As seen in the above image, if you sum all the values in the third line it exceeds 100%, giving 100.1%:
%Cpu(s): 18.3 us, 21.9 sy, 0.0 ni, 59.6, 0.3 wa, 0.0 hi, 0.0 si, 0.0 st
18.3 + 21.9 + 59.6 + 0.3 = 100.1
Can anyone explain the meaning of the 3rd line of top's output?
Edit
The question asked above is for the net CPU consumption shown in the 3rd line of top output. The total sum of %CPU consumption in the 3rd line will definitely be equal to 100%. There is rounding off done for calculating individual elements, us, id, wa, sys, etc. In this particular case, it is just a matter of round off that it is reaching 100.1%
Below information is for the column of %CPU consumption of individual processes.
This depends on the number of cores that you have on your system. Every core would give you a 100% value. Therefore, if you have 4 cores, that means the total of %CPU can go up to 400%.
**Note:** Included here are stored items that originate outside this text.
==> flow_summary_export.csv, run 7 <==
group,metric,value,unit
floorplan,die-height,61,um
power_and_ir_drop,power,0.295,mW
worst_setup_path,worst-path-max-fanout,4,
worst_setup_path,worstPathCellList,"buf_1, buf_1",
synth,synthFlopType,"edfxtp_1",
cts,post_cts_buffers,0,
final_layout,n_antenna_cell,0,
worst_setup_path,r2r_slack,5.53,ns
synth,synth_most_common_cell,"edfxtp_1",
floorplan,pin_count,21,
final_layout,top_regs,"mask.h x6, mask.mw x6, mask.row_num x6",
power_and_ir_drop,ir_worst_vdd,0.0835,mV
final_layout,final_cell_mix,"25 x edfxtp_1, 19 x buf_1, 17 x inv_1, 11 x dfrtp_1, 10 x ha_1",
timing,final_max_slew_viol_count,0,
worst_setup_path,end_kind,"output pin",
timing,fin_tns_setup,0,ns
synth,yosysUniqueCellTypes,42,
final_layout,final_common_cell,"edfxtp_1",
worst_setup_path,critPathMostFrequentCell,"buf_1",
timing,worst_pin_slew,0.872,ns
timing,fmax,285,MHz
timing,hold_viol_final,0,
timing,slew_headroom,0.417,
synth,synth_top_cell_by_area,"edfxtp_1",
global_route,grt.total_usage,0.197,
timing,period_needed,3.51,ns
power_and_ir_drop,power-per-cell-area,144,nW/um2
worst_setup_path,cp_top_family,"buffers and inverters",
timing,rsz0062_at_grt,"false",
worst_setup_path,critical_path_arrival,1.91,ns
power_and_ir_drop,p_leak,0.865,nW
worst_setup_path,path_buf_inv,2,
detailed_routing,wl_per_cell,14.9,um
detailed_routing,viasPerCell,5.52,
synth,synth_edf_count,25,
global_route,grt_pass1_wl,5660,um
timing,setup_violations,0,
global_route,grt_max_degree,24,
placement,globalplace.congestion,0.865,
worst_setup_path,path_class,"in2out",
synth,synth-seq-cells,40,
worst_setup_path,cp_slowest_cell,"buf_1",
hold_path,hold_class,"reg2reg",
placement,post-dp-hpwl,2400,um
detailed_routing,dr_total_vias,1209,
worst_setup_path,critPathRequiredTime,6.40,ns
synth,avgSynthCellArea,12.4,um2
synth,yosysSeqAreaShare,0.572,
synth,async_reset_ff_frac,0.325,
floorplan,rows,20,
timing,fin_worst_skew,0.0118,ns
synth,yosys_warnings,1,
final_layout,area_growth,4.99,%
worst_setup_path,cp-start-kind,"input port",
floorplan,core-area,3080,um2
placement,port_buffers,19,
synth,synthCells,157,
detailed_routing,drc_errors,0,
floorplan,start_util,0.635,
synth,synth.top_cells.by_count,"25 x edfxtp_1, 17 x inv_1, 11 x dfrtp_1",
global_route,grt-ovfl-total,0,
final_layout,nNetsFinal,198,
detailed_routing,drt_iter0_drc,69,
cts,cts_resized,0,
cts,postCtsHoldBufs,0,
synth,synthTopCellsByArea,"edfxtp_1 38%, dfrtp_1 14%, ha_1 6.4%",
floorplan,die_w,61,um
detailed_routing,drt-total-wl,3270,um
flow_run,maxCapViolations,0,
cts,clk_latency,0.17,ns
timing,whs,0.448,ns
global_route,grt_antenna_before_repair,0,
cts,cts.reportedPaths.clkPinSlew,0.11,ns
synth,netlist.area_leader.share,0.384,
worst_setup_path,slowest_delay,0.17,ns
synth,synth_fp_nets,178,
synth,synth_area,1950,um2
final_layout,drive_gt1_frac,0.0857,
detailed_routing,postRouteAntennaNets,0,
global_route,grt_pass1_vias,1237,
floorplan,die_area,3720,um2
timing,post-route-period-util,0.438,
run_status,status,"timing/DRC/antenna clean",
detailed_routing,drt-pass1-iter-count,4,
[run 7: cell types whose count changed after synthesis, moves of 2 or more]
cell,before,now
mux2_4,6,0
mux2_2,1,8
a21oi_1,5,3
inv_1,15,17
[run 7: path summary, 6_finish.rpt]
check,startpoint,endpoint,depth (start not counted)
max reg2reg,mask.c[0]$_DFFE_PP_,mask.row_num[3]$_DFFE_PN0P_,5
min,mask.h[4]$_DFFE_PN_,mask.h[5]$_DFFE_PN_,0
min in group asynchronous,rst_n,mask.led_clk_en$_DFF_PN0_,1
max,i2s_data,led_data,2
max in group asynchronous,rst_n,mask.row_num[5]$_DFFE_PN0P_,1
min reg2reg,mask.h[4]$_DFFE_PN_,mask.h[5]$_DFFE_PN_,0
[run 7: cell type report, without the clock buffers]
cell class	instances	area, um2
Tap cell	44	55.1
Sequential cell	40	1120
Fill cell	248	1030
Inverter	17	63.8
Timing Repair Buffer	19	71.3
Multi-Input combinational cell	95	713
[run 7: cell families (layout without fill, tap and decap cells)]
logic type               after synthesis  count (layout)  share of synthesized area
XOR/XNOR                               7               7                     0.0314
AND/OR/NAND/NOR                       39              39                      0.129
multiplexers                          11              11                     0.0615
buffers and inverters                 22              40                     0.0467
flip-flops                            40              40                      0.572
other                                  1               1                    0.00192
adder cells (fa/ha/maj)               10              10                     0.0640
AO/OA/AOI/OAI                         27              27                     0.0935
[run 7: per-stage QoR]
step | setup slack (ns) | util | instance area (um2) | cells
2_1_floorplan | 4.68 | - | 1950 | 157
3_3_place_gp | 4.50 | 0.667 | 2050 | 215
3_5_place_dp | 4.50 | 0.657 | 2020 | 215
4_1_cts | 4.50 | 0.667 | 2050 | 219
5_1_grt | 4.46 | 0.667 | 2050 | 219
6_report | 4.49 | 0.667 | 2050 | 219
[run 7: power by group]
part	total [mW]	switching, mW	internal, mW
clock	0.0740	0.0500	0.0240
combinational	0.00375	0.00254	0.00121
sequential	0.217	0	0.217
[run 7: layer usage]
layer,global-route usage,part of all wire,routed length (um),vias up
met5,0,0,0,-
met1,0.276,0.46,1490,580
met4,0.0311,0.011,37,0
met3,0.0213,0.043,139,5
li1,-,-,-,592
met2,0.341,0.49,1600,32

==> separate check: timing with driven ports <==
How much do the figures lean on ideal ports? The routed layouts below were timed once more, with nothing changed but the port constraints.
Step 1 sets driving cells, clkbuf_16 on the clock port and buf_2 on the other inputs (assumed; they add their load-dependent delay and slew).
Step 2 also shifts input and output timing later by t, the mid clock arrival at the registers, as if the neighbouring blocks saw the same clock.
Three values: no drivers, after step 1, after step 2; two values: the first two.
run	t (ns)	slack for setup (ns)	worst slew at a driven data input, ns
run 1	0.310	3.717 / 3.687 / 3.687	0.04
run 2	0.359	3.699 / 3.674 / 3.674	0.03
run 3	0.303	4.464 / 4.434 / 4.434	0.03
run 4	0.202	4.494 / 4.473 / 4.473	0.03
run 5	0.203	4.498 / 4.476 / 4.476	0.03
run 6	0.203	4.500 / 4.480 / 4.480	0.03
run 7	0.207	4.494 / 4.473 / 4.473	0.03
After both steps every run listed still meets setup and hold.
What do you really mean by cores?
grep processor /proc/cpuinfo | wc -l
This will give you the number of CPUs you have. From a logical point of view (as an example Intel Core i5-3570, this could be understood from cpuinfo information also)
[root@localhost ~] egrep "processor|core id|physical id" /proc/cpuinfo
processor : 0
physical id : 0
core id : 0
processor : 1
physical id : 0
core id : 1
processor : 2
physical id : 0
core id : 2
processor : 3
physical id : 0
core id : 3
In this there are Physical Processors = 1
Number of cores on physical processor = 4
Number of virtual cores per physical core = None
Therefore total CPUs = 4
If there were virtual cores (such as those on Xeon processors) you would more processors.